How do we determine when an alfalfa stand should be rotated? I like to think of “rotation” as a renewal of the alfalfa plant and the surrounding environment.
To determine if the alfalfa stand is ready to rotate, the alfalfa experts suggest that a healthy stand has a minimum of twenty-five shoots from two plants per square foot for dryland alfalfa, and forty shoots from three plants per square foot for irrigated alfalfa. A rule of thumb I use is that most alfalfa stands are productive for twenty to twenty-four cuttings.
Alfalfa fields ideally should be planted to another crop for two years, with a very minimum of one year. Planting alfalfa back to back should be avoided if at all possible as research has shown that yields may be reduced up to 30% in the life of the new alfalfa stand.
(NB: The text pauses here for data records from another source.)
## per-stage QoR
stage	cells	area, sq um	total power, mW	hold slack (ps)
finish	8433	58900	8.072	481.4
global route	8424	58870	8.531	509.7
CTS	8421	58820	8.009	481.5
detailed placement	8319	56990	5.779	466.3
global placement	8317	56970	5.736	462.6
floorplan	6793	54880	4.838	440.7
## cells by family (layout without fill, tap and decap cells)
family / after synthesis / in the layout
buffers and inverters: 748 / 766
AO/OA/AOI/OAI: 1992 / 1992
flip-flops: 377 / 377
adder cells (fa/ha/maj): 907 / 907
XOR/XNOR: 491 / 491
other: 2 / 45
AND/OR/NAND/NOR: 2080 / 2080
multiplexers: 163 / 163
--- src/rtl/rx_status_pkg.sv ---
// constants for the latched receive-status event bank
package rx_status_pkg;

  // register offsets on the host port
  localparam logic [7:0] RX_LATCHED_STATUS_3_OFS = 8'h92;
  localparam logic [7:0] RX_LATCHED_STATUS_4_OFS = 8'h93;
  localparam logic [7:0] RX_HDLC_LATCHED_STATUS_OFS = 8'h94;
  localparam logic [7:0] RX_LATCHED_STATUS_7_OFS = 8'h96;
  localparam logic [7:0] RX_SIGNALING_CHANGE_1_OFS = 8'h98;
  localparam logic [7:0] RX_SIGNALING_CHANGE_2_OFS = 8'h99;
  localparam logic [7:0] RX_SIGNALING_CHANGE_3_OFS = 8'h9A;
  localparam logic [7:0] RX_SIGNALING_CHANGE_4_OFS = 8'h9B;

  // reset value of every latched register
  localparam logic [7:0] STATUS_RESET = 8'h00;

  // rx_latched_status_3 fields (t1 / e1 shared positions)
  localparam int CLK_LOST_FALL_B = 7;
  localparam int SPARE_GONE_B    = 6;
  localparam int LDN_GONE_B      = 5;
  localparam int V52_GONE_B      = 5;
  localparam int LUP_GONE_B      = 4;
  localparam int DMA_GONE_B      = 4;
  localparam int CLK_LOST_RISE_B = 3;
  localparam int SPARE_SEEN_B    = 2;
  localparam int LDN_SEEN_B      = 1;
  localparam int V52_SEEN_B      = 1;
  localparam int LUP_SEEN_B      = 0;
  localparam int DMA_SEEN_B      = 0;

  // rx_latched_status_4 fields
  localparam int ES_FULL_B  = 7;
  localparam int ES_EMPTY_B = 6;
  localparam int ES_SLIP_B  = 5;
  localparam int SIG_COS_B  = 3;
  localparam int ONE_SEC_B  = 2;
  localparam int TIMER_B    = 1;
  localparam int MF_B       = 0;

  // rx_hdlc_latched_status fields
  localparam int HD_OVR_B   = 5;
  localparam int HD_FIRST_B = 4;
  localparam int HD_END_B   = 3;
  localparam int HD_START_B = 2;
  localparam int HD_HWM_B   = 1;
  localparam int HD_NE_B    = 0;

  // rx_latched_status_7 fields
  localparam int RAI_CI_B = 5;
  localparam int AIS_CI_B = 4;
  localparam int SLC96_B  = 3;
  localparam int FDL_B    = 2;
  localparam int BOC_GONE_B = 1;
  localparam int BOC_SEEN_B = 0;
  localparam int SA6_B    = 1;
  localparam int SAX_B    = 0;

  // timing: system clock and line rates
  localparam int CLK_PERIOD_NS   = 100;
  localparam int RCLK_T1_KHZ     = 1544;
  localparam int RCLK_E1_KHZ     = 2048;
  localparam int CHAN_T1_NS      = 5181;
  localparam int CHAN_E1_NS      = 3906;
  localparam int CHAN_T1_CYC     = (CHAN_T1_NS + CLK_PERIOD_NS - 1) / CLK_PERIOD_NS;
  localparam int CHAN_E1_CYC     = (CHAN_E1_NS + CLK_PERIOD_NS - 1) / CLK_PERIOD_NS;
  localparam int ONE_SEC_US      = 1000000;
  localparam int TIMER_T1_US     = 42000;
  localparam int TIMER_E1_US     = 62500;
  localparam int MF_E1_US        = 2000;
  localparam int MF_E1_EDGES     = RCLK_E1_KHZ * MF_E1_US / 1000;

endpackage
What are some of the benefits of alfalfa rotation besides eliminating an old, worn out alfalfa plant? In Managing Diseases of Alfalfa, Paul Vincelli and Ray Smith of the University of Kentucky writes, “most alfalfa pathogens do not survive well in the absence of a host plant…therefore, rotating to another crop for several years can help reduce pathogen populations in the field. Corn, small grains, and forage grasses are good rotation crops for reducing populations of alfalfa pathogens.” The same is true for nematodes, cutworms, weevil, aphid, and other alfalfa pests.
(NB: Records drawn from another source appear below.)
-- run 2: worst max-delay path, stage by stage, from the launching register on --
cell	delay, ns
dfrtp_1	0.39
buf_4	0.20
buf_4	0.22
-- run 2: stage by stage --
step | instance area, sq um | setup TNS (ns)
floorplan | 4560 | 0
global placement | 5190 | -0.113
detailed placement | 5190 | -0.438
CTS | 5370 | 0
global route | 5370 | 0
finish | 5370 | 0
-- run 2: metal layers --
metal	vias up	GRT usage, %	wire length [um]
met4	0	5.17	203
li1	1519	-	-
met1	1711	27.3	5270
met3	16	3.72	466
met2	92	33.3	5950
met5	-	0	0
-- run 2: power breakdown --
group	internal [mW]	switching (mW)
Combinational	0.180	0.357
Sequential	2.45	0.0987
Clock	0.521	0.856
"Most Alfalfa pathogens do not survive well in the absence of a host plant...therefore, rotating to another crop for several years can help reduce pathogen populations in the field."
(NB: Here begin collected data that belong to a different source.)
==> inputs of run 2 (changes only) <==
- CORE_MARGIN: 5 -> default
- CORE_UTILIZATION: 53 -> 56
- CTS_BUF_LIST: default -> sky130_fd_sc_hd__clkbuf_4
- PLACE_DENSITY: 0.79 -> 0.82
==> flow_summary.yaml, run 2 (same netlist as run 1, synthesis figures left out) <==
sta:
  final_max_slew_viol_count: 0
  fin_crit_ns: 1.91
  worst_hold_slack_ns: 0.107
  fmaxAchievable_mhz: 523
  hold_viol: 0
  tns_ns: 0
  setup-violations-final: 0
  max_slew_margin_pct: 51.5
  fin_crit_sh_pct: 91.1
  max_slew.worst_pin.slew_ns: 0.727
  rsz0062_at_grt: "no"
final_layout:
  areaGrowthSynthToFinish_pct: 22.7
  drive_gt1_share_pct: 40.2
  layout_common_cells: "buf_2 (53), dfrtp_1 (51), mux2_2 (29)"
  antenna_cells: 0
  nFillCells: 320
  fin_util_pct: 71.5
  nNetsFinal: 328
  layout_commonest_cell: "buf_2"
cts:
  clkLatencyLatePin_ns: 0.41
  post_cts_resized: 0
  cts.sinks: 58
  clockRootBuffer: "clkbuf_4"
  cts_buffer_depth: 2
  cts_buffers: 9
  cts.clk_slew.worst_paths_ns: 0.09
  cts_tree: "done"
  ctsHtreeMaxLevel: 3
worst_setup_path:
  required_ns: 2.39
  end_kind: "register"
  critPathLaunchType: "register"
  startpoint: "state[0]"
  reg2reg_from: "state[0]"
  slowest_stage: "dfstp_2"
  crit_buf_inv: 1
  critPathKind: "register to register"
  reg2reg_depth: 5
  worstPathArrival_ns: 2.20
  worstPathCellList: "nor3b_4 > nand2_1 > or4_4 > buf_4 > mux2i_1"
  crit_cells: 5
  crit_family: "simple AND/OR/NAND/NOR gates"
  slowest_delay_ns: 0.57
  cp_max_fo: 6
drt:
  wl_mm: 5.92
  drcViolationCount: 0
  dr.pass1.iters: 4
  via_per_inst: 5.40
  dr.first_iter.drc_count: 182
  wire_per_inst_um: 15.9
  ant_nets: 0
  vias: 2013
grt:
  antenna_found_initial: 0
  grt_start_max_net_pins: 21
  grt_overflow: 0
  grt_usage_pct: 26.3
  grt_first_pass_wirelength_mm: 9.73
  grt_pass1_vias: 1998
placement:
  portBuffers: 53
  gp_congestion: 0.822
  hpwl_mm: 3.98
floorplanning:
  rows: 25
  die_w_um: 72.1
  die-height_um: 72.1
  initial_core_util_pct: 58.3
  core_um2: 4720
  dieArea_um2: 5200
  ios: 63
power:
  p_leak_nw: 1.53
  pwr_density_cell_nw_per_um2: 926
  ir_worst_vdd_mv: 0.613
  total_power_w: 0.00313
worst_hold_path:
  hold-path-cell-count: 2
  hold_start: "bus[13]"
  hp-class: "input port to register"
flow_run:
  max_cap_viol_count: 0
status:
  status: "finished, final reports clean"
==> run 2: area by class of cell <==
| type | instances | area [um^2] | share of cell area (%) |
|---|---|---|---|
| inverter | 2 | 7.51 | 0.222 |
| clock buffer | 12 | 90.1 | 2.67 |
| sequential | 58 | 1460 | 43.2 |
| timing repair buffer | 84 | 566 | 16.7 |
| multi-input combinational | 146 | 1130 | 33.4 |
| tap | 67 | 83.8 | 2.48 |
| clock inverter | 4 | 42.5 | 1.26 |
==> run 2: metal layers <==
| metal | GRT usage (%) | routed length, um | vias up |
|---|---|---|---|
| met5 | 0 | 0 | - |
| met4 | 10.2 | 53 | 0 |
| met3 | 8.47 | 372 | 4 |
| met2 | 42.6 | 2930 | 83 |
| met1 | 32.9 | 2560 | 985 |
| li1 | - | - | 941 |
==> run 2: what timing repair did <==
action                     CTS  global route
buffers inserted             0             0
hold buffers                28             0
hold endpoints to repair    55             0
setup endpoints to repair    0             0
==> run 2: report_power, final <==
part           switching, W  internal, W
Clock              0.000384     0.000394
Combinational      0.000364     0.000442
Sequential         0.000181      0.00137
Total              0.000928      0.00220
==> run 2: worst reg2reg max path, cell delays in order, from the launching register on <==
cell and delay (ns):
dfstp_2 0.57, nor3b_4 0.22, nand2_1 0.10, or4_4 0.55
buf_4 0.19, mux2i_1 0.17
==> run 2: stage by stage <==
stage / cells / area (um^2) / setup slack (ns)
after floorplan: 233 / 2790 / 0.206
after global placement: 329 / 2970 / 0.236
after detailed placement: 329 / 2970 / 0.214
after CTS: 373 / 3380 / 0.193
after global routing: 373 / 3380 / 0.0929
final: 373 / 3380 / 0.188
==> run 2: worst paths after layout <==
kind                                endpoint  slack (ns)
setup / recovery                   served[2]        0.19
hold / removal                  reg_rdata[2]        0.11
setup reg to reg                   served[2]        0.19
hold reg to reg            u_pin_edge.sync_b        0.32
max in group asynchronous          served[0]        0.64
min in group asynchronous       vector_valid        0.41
There are many ways to rotate an old alfalfa stand. The most important thing is to kill all the existing old alfalfa to eliminate autotoxicity and the host for pathogens. Jeff Volenec and Keith Johnson of Purdue University in Managing Alfalfa Autotoxicity write that “autotoxicity occurs when a plant releases a compound that prevents germination or slows the growth of the same plant species. The chemical factor(s) causing alfalfa autotoxicity have been studied, but the identity of the compounds causing it remains unclear. Seedlings 8 to 16 inches from an existing alfalfa plant often survive, but their shoot growth is usually stunted and root development is poor.”
Newly seeded alfalfa stands can be thickened up with more seed for up to one year without the effects of autotoxicity.